Red onion is one of the flagship commodities in the horticultural sector in Indonesia, with Brebes Regency standing out as the country’s largest producing area. However, challenges such as floods and droughts frequently cause crop failures, impacting supply. Additionally, crop failures lead to price surges in several regions, which severely impact underprivileged communities in Indonesia who still rely on imports.
In December 2023, drought affected 930 hectares of red onion fields, while floods in February-March 2024 impacted 547 hectares of land. Consequently, in April 2024, the price of red onions in several regions of Indonesia increased by up to 55.8% compared to the previous month (National Food Agency, 2024). Therefore, an early warning system is crucial to mitigate the risk of climate change on crop yields in vulnerable areas.
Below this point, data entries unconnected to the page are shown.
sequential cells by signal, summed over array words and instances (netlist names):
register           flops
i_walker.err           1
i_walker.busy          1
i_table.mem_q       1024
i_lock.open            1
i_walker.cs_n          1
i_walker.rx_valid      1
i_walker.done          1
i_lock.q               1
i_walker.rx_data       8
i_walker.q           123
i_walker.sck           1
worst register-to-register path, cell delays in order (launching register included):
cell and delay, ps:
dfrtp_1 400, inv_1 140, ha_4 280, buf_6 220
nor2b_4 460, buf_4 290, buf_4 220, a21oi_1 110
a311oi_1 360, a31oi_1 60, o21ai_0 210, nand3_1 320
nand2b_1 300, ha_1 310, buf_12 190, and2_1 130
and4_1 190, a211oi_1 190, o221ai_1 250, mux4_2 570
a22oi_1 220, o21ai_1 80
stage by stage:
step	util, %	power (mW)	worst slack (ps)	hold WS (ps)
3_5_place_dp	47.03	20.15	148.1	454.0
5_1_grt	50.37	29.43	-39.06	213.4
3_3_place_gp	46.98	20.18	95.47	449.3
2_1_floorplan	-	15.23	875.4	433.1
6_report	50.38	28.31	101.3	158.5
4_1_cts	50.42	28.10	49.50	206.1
<file path="config.mk">
export PLATFORM = sky130hd
export DESIGN_NAME = nand_ecc_accum
export DESIGN_NICKNAME = d
export VERILOG_FILES = /design/src/rtl/nand_ecc_pkg.sv /design/src/rtl/ecc_byte_parity.sv /design/src/rtl/ecc_step_acc.sv /design/src/rtl/ecc_reg_if.sv /design/src/rtl/nand_ecc_accum.sv
export SDC_FILE = /design/constraint.sdc
export NUM_CORES = 1
export LEC_CHECK = 0
export BUFFER_PORTS_ARGS = -buffer_cell sky130_fd_sc_hd__buf_2
export CORE_AREA = 2 2 76 78
export CTS_CLUSTER_SIZE = 28
export DETAILED_ROUTE_END_ITERATION = 8
export DIE_AREA = 0 0 78 80
export PLACE_DENSITY = 0.59
export SYNTH_ARGS = -nofsm -noshare
export SYNTH_HDL_FRONTEND = slang
export SYNTH_SLANG_ARGS = --single-unit
</file>
<file path="constraint.sdc">
create_clock -name clk_i -period 2.9 [get_ports clk_i]
set_input_delay 0.725 -clock clk_i [delete_from_list [all_inputs] [get_ports clk_i]]
set_output_delay 0.725 -clock clk_i [all_outputs]
set_load 0.05 [all_outputs]
</file>
<file path="src/rtl/nand_ecc_pkg.sv">
package nand_ecc_pkg;
  localparam int DATA_W = 8;
  localparam int ADDR_W = 8;

  localparam logic [ADDR_W-1:0] OFS_LP_LO = 8'h00;
  localparam logic [ADDR_W-1:0] OFS_LP_HI = 8'h04;
  localparam logic [ADDR_W-1:0] OFS_CP    = 8'h08;
  localparam logic [ADDR_W-1:0] OFS_CNT   = 8'h0C;
  localparam logic [ADDR_W-1:0] OFS_CLR   = 8'h10;
  localparam logic [ADDR_W-1:0] OFS_DATA  = 8'h14;

  typedef enum logic [2:0] {
    SEL_NONE,
    SEL_LP_LO,
    SEL_LP_HI,
    SEL_CP,
    SEL_CNT,
    SEL_CLR,
    SEL_DATA
  } reg_sel_e;
endpackage

</file>
<file path="src/rtl/ecc_byte_parity.sv">
module ecc_byte_parity #(
  parameter int DATA_W = 8,
  localparam int POS_W = $clog2(DATA_W),
  localparam int CP_W  = 2 * POS_W
) (
  input  logic [DATA_W-1:0] byte_i,
  output logic [CP_W-1:0]   cp_o,
  output logic              rp_o
);
  always_comb begin
    cp_o = '0;
    for (int j = 0; j < POS_W; j++) begin
      for (int b = 0; b < DATA_W; b++) begin
        if (((b >> j) & 1) == 1) cp_o[2*j+1] = cp_o[2*j+1] ^ byte_i[b];
        else                     cp_o[2*j]   = cp_o[2*j]   ^ byte_i[b];
      end
    end
  end

  assign rp_o = ^byte_i;
endmodule

</file>
<file path="src/rtl/ecc_step_acc.sv">
module ecc_step_acc #(
  parameter int CNT_W = 8,
  parameter int CP_W  = 6,
  localparam int LP_W = 2 * CNT_W
) (
  input  logic             clk_i,
  input  logic             rst_ni,
  input  logic             clear_i,
  input  logic             step_i,
  input  logic             rp_i,
  input  logic [CP_W-1:0]  cp_i,
  output logic [LP_W-1:0]  lp_o,
  output logic [CP_W-1:0]  cp_o,
  output logic [CNT_W-1:0] cnt_o
);
  logic [CNT_W-1:0] cnt_q;
  logic [LP_W-1:0]  lp_q, lp_mask;
  logic [CP_W-1:0]  cp_q;

  // each index bit steers row parity into one of its pair
  for (genvar k = 0; k < CNT_W; k++) begin : g_mask
    assign lp_mask[2*k]   = ~cnt_q[k];
    assign lp_mask[2*k+1] =  cnt_q[k];
  end

  always_ff @(posedge clk_i or negedge rst_ni) begin
    if (!rst_ni) begin
      cnt_q <= '0;
      lp_q  <= '0;
      cp_q  <= '0;
    end else if (clear_i) begin
      cnt_q <= '0;
      lp_q  <= '0;
      cp_q  <= '0;
    end else if (step_i) begin
      cnt_q <= cnt_q + 1'b1;
      cp_q  <= cp_q ^ cp_i;
      if (rp_i) lp_q <= lp_q ^ lp_mask;
    end
  end

  assign lp_o  = lp_q;
  assign cp_o  = cp_q;
  assign cnt_o = cnt_q;

  p_cnt_inc_r2: assert property (@(posedge clk_i) disable iff (!rst_ni)
    (step_i && !clear_i) |=> (cnt_q == CNT_W'($past(cnt_q) + 1'b1)));

  p_cnt_hold_r2: assert property (@(posedge clk_i) disable iff (!rst_ni)
    (!step_i && !clear_i) |=> $stable(cnt_q));

  p_cnt_wrap_r3: assert property (@(posedge clk_i) disable iff (!rst_ni)
    (step_i && !clear_i && (&cnt_q)) |=> (cnt_q == '0));
endmodule

</file>
<file path="src/rtl/ecc_reg_if.sv">
module ecc_reg_if
  import nand_ecc_pkg::*;
#(
  parameter int LP_W  = 16,
  parameter int CP_W  = 6,
  parameter int CNT_W = 8
) (
  input  logic              req_i,
  input  logic              we_i,
  input  logic [ADDR_W-1:0] addr_i,
  input  logic [DATA_W-1:0] wdata_i,
  input  logic [DATA_W-1:0] flash_dq_i,
  input  logic [LP_W-1:0]   lp_i,
  input  logic [CP_W-1:0]   cp_i,
  input  logic [CNT_W-1:0]  cnt_i,
  output logic [DATA_W-1:0] rdata_o,
  output logic [DATA_W-1:0] byte_o,
  output logic              clear_o,
  output logic              step_o,
  output logic              flash_we_o,
  output logic              flash_re_o
);
  reg_sel_e sel;

  always_comb begin
    unique case (addr_i)
      OFS_LP_LO: sel = SEL_LP_LO;
      OFS_LP_HI: sel = SEL_LP_HI;
      OFS_CP:    sel = SEL_CP;
      OFS_CNT:   sel = SEL_CNT;
      OFS_CLR:   sel = SEL_CLR;
      OFS_DATA:  sel = SEL_DATA;
      default:   sel = SEL_NONE;
    endcase
  end

  assign clear_o    = req_i & we_i & (sel == SEL_CLR);
  assign flash_we_o = req_i & we_i & (sel == SEL_DATA);
  assign flash_re_o = req_i & ~we_i & (sel == SEL_DATA);
  assign step_o     = flash_we_o | flash_re_o;
  assign byte_o     = we_i ? wdata_i : flash_dq_i;

  always_comb begin
    rdata_o = '0;
    case (sel)
      SEL_LP_LO: rdata_o = lp_i[7:0];
      SEL_LP_HI: rdata_o = lp_i[15:8];
      SEL_CP:    rdata_o[CP_W-1:0] = cp_i;
      SEL_CNT:   rdata_o[CNT_W-1:0] = cnt_i;
      SEL_DATA:  rdata_o = flash_dq_i;
      default:   rdata_o = '0;
    endcase
  end
endmodule

</file>
<file path="src/rtl/nand_ecc_accum.sv">
module nand_ecc_accum
  import nand_ecc_pkg::*;
#(
  parameter int CNT_W = 8,
  localparam int LP_W = 2 * CNT_W,
  localparam int CP_W = 2 * $clog2(DATA_W)
) (
  input  logic              clk_i,
  input  logic              rst_ni,
  input  logic              req_i,
  input  logic              we_i,
  input  logic [ADDR_W-1:0] addr_i,
  input  logic [DATA_W-1:0] wdata_i,
  output logic [DATA_W-1:0] rdata_o,
  input  logic [DATA_W-1:0] flash_dq_i,
  output logic [DATA_W-1:0] flash_dq_o,
  output logic              flash_we_o,
  output logic              flash_re_o
);
  logic [DATA_W-1:0] byte_w;
  logic              clear_w, step_w, rp_w;
  logic [CP_W-1:0]   cp_byte_w, cp_acc_w;
  logic [LP_W-1:0]   lp_acc_w;
  logic [CNT_W-1:0]  cnt_w;

  ecc_reg_if #(.LP_W(LP_W), .CP_W(CP_W), .CNT_W(CNT_W)) u_regs (
    .req_i, .we_i, .addr_i, .wdata_i, .flash_dq_i,
    .lp_i(lp_acc_w), .cp_i(cp_acc_w), .cnt_i(cnt_w),
    .rdata_o, .byte_o(byte_w), .clear_o(clear_w), .step_o(step_w),
    .flash_we_o, .flash_re_o
  );

  ecc_byte_parity #(.DATA_W(DATA_W)) u_par (
    .byte_i(byte_w), .cp_o(cp_byte_w), .rp_o(rp_w)
  );

  ecc_step_acc #(.CNT_W(CNT_W), .CP_W(CP_W)) u_acc (
    .clk_i, .rst_ni, .clear_i(clear_w), .step_i(step_w),
    .rp_i(rp_w), .cp_i(cp_byte_w),
    .lp_o(lp_acc_w), .cp_o(cp_acc_w), .cnt_o(cnt_w)
  );

  assign flash_dq_o = wdata_i;

  p_clear_r6: assert property (@(posedge clk_i) disable iff (!rst_ni)
    (req_i && we_i && addr_i == OFS_CLR) |=>
      (lp_acc_w == '0 && cp_acc_w == '0 && cnt_w == '0));

  p_cp_upper_r7: assert property (@(posedge clk_i) disable iff (!rst_ni)
    (req_i && !we_i && addr_i == OFS_CP) |-> (rdata_o[7:6] == 2'b00));

  p_strobe_excl_r9: assert property (@(posedge clk_i) disable iff (!rst_ni)
    !(flash_we_o && flash_re_o));
endmodule

</file>
==> results of run 1 <==
==> repair_timing <==
item	in CTS	in global routing
hold endpoints to repair	0	0
setup endpoints to repair	0	5
resized for setup	0	8
==> logic make-up after synthesis <==
kind of cell | count (synthesis)
simple gates | 74
compound gates | 71
flops | 30
xor+xnor | 28
buf+inv | 23
mux | 11
fa+ha+maj | 1
<file path="src/rtl/iia_pkg.sv">
`timescale 1ns/1ps
package iia_pkg;

  typedef enum logic [1:0] {
    PH_IDLE = 2'd0,
    PH_HORZ = 2'd1,
    PH_VERT = 2'd2
  } phase_e;

  // width of a raw-pixel sum over a whole window
  function automatic int raw_w(input int pw, input int cells);
    return pw + $clog2(cells);
  endfunction

  // width of a squared-pixel sum over a whole window
  function automatic int sq_w(input int pw, input int cells);
    return 2 * pw + $clog2(cells);
  endfunction

  // edges from the start edge to the done edge
  function automatic int run_len(input int rows, input int cols);
    return 4 * cols + 2 * rows - 4;
  endfunction

endpackage

</file>
<file path="src/rtl/iia_seq.sv">
`timescale 1ns/1ps
module iia_seq
  import iia_pkg::*;
#(
  parameter int ROWS = 4,
  parameter int COLS = 4,
  parameter int CW   = 2,
  parameter int RW   = 2
) (
  input  logic          clk,
  input  logic          rst,
  input  logic          start_i,
  output logic          busy_o,
  output logic          done_o,
  output logic          feed_en_o,
  output logic [CW-1:0] feed_col_o,
  output logic          feed_sq_o,
  output logic          vert_en_o,
  output logic [RW-1:0] vert_row_o,
  output logic          vert_sq_o
);

  localparam int TOTAL = run_len(ROWS, COLS);
  localparam int HLEN  = 4 * COLS - 2;
  localparam int FEED  = 2 * COLS;
  localparam int CNTW  = $clog2(TOTAL + 1);

  logic [CNTW-1:0] cnt_q;
  logic [CNTW-1:0] vs;
  phase_e          ph_q;
  logic            done_q;

  always_ff @(posedge clk) begin
    if (rst) begin
      ph_q   <= PH_IDLE;
      cnt_q  <= '0;
      done_q <= 1'b0;
    end else begin
      done_q <= 1'b0;
      if (start_i) begin
        ph_q  <= PH_HORZ;
        cnt_q <= '0;
      end else if (ph_q != PH_IDLE) begin
        if (cnt_q == CNTW'(TOTAL - 1)) begin
          ph_q   <= PH_IDLE;
          done_q <= 1'b1;
        end else begin
          cnt_q <= cnt_q + 1'b1;
          if (cnt_q == CNTW'(HLEN - 1)) ph_q <= PH_VERT;
        end
      end
    end
  end

  assign vs         = cnt_q - CNTW'(HLEN);
  assign busy_o     = (ph_q != PH_IDLE);
  assign done_o     = done_q;
  assign feed_en_o  = (ph_q == PH_HORZ) && (cnt_q < CNTW'(FEED));
  assign feed_col_o = CW'(cnt_q >> 1);
  assign feed_sq_o  = cnt_q[0];
  assign vert_en_o  = (ph_q == PH_VERT);
  assign vert_row_o = RW'(vs[CNTW-1:1] + 1'b1);
  assign vert_sq_o  = vs[0];

endmodule

</file>
<file path="src/rtl/iia_feed.sv">
`timescale 1ns/1ps
module iia_feed #(
  parameter int ROWS = 4,
  parameter int COLS = 4,
  parameter int PW   = 8,
  parameter int QW   = 20,
  parameter int CW   = 2
) (
  input  logic                    clk,
  input  logic                    rst,
  input  logic                    start_i,
  input  logic [ROWS*COLS*PW-1:0] win_i,
  input  logic [CW-1:0]           feed_col_i,
  input  logic                    feed_sq_i,
  output logic [ROWS*QW-1:0]      val_o
);

  logic [ROWS*COLS*PW-1:0] win_q;

  always_ff @(posedge clk) begin
    if (rst)          win_q <= '0;
    else if (start_i) win_q <= win_i;
  end

  for (genvar r = 0; r < ROWS; r++) begin : g_row
    logic [PW-1:0]   pix;
    logic [2*PW-1:0] sqr;
    assign pix = win_q[(r * COLS + int'(feed_col_i)) * PW +: PW];
    assign sqr = pix * pix;
    assign val_o[r*QW +: QW] = feed_sq_i ? QW'(sqr) : QW'(pix);
  end

endmodule

</file>
<file path="src/rtl/iia_lane.sv">
`timescale 1ns/1ps
module iia_lane #(
  parameter int COLS = 4,
  parameter int QW   = 20,
  parameter int CW   = 2
) (
  input  logic               clk,
  input  logic               rst,
  input  logic               clr,
  input  logic [QW-1:0]      val_i,
  input  logic [CW-1:0]      idx_i,
  input  logic               sq_i,
  input  logic               vld_i,
  output logic [COLS*QW-1:0] val_o,
  output logic [COLS*CW-1:0] idx_o,
  output logic [COLS-1:0]    sq_o,
  output logic [COLS-1:0]    vld_o
);

  logic [QW-1:0] val_q [COLS];
  logic [CW-1:0] idx_q [COLS];
  logic          sq_q  [COLS];
  logic          vld_q [COLS];

  for (genvar c = 0; c < COLS; c++) begin : g_stage
    if (c == 0) begin : g_head
      always_ff @(posedge clk) begin
        if (rst || clr) begin
          val_q[c] <= '0;
          idx_q[c] <= '0;
          sq_q[c]  <= 1'b0;
          vld_q[c] <= 1'b0;
        end else begin
          val_q[c] <= val_i;
          idx_q[c] <= idx_i;
          sq_q[c]  <= sq_i;
          vld_q[c] <= vld_i;
        end
      end
    end else begin : g_body
      always_ff @(posedge clk) begin
        if (rst || clr) begin
          val_q[c] <= '0;
          idx_q[c] <= '0;
          sq_q[c]  <= 1'b0;
          vld_q[c] <= 1'b0;
        end else begin
          val_q[c] <= val_q[c-1];
          idx_q[c] <= idx_q[c-1];
          sq_q[c]  <= sq_q[c-1];
          vld_q[c] <= vld_q[c-1];
        end
      end
    end
    assign val_o[c*QW +: QW] = val_q[c];
    assign idx_o[c*CW +: CW] = idx_q[c];
    assign sq_o[c]           = sq_q[c];
    assign vld_o[c]          = vld_q[c];
  end

endmodule

</file>
<file path="src/rtl/iia_pe.sv">
`timescale 1ns/1ps
module iia_pe #(
  parameter int SW  = 12,
  parameter int QW  = 20,
  parameter int CW  = 2,
  parameter int COL = 0
) (
  input  logic          clk,
  input  logic          rst,
  input  logic          clr,
  input  logic [QW-1:0] tok_val_i,
  input  logic [CW-1:0] tok_idx_i,
  input  logic          tok_sq_i,
  input  logic          tok_vld_i,
  input  logic [SW-1:0] up_raw_i,
  input  logic [QW-1:0] up_sq_i,
  input  logic          vert_en_i,
  input  logic          vert_sq_i,
  output logic [SW-1:0] raw_o,
  output logic [QW-1:0] sq_o
);

  localparam logic [CW-1:0] MY_COL = CW'(COL);

  logic [SW-1:0] raw_q;
  logic [QW-1:0] sq_q;
  logic          take;

  // column-dependent select: absorb tokens from this column or any left of it
  assign take = tok_vld_i && (tok_idx_i <= MY_COL);

  always_ff @(posedge clk) begin
    if (rst || clr) begin
      raw_q <= '0;
      sq_q  <= '0;
    end else if (vert_en_i) begin
      if (vert_sq_i) sq_q  <= sq_q + up_sq_i;
      else           raw_q <= raw_q + up_raw_i;
    end else if (take) begin
      if (tok_sq_i) sq_q  <= sq_q + tok_val_i;
      else          raw_q <= raw_q + tok_val_i[SW-1:0];
    end
  end

  assign raw_o = raw_q;
  assign sq_o  = sq_q;

endmodule

</file>
<file path="src/rtl/iia_top.sv">
`timescale 1ns/1ps
module iia_top
  import iia_pkg::*;
#(
  parameter int ROWS = 4,
  parameter int COLS = 4,
  parameter int PW   = 8,
  localparam int CELLS = ROWS * COLS,
  localparam int SW    = raw_w(PW, CELLS),
  localparam int QW    = sq_w(PW, CELLS)
) (
  input  logic                clk,
  input  logic                rst,
  input  logic                start_i,
  input  logic [CELLS*PW-1:0] win_i,
  output logic                busy_o,
  output logic                done_o,
  output logic [CELLS*SW-1:0] ii_o,
  output logic [CELLS*QW-1:0] sq_o
);

  localparam int CW = $clog2(COLS);
  localparam int RW = $clog2(ROWS);

  logic          feed_en;
  logic [CW-1:0] feed_col;
  logic          feed_sq;
  logic          vert_en;
  logic [RW-1:0] vert_row;
  logic          vert_sq;
  logic [ROWS*QW-1:0] feed_val;

  logic [SW-1:0] raw_s [ROWS][COLS];
  logic [QW-1:0] sq_s  [ROWS][COLS];

  iia_seq #(.ROWS(ROWS), .COLS(COLS), .CW(CW), .RW(RW)) u_seq (
    .clk        (clk),
    .rst        (rst),
    .start_i    (start_i),
    .busy_o     (busy_o),
    .done_o     (done_o),
    .feed_en_o  (feed_en),
    .feed_col_o (feed_col),
    .feed_sq_o  (feed_sq),
    .vert_en_o  (vert_en),
    .vert_row_o (vert_row),
    .vert_sq_o  (vert_sq)
  );

  iia_feed #(.ROWS(ROWS), .COLS(COLS), .PW(PW), .QW(QW), .CW(CW)) u_feed (
    .clk        (clk),
    .rst        (rst),
    .start_i    (start_i),
    .win_i      (win_i),
    .feed_col_i (feed_col),
    .feed_sq_i  (feed_sq),
    .val_o      (feed_val)
  );

  for (genvar r = 0; r < ROWS; r++) begin : g_r
    logic [COLS*QW-1:0] l_val;
    logic [COLS*CW-1:0] l_idx;
    logic [COLS-1:0]    l_sq;
    logic [COLS-1:0]    l_vld;
    logic               row_step;

    if (r == 0) begin : g_top_row
      assign row_step = 1'b0;
    end else begin : g_lower_row
      assign row_step = vert_en && (vert_row == RW'(r));
    end

    iia_lane #(.COLS(COLS), .QW(QW), .CW(CW)) u_lane (
      .clk   (clk),
      .rst   (rst),
      .clr   (start_i),
      .val_i (feed_val[r*QW +: QW]),
      .idx_i (feed_col),
      .sq_i  (feed_sq),
      .vld_i (feed_en),
      .val_o (l_val),
      .idx_o (l_idx),
      .sq_o  (l_sq),
      .vld_o (l_vld)
    );

    for (genvar c = 0; c < COLS; c++) begin : g_c
      logic [SW-1:0] up_raw;
      logic [QW-1:0] up_sq;

      if (r == 0) begin : g_no_up
        assign up_raw = '0;
        assign up_sq  = '0;
      end else begin : g_up
        assign up_raw = raw_s[r-1][c];
        assign up_sq  = sq_s[r-1][c];
      end

      iia_pe #(.SW(SW), .QW(QW), .CW(CW), .COL(c)) u_pe (
        .clk       (clk),
        .rst       (rst),
        .clr       (start_i),
        .tok_val_i (l_val[c*QW +: QW]),
        .tok_idx_i (l_idx[c*CW +: CW]),
        .tok_sq_i  (l_sq[c]),
        .tok_vld_i (l_vld[c]),
        .up_raw_i  (up_raw),
        .up_sq_i   (up_sq),
        .vert_en_i (row_step),
        .vert_sq_i (vert_sq),
        .raw_o     (raw_s[r][c]),
        .sq_o      (sq_s[r][c])
      );

      assign ii_o[(r*COLS+c)*SW +: SW] = raw_s[r][c];
      assign sq_o[(r*COLS+c)*QW +: QW] = sq_s[r][c];
    end
  end

endmodule

</file>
To address this issue, we focus on leveraging machine learning to accurately predict the effects of climate change on red onion production in Brebes Regency. By analyzing synoptic data, particularly rainfall and maximum temperature, we trained various machine learning models, including Support Vector Regression (SVR), Neural Network (NN), Recurrent Neural Network (RNN), and Long Short-Term Memory Network (LSTM).
This poster was presented during the APN Early Career Professional Poster and Networking Session, held alongside the APN 26th Joint Intergovernmental and Scientific Planning Group Meetings on 13 June 2024 at the National Research and Innovation Agency (BRIN) in Jakarta, Indonesia.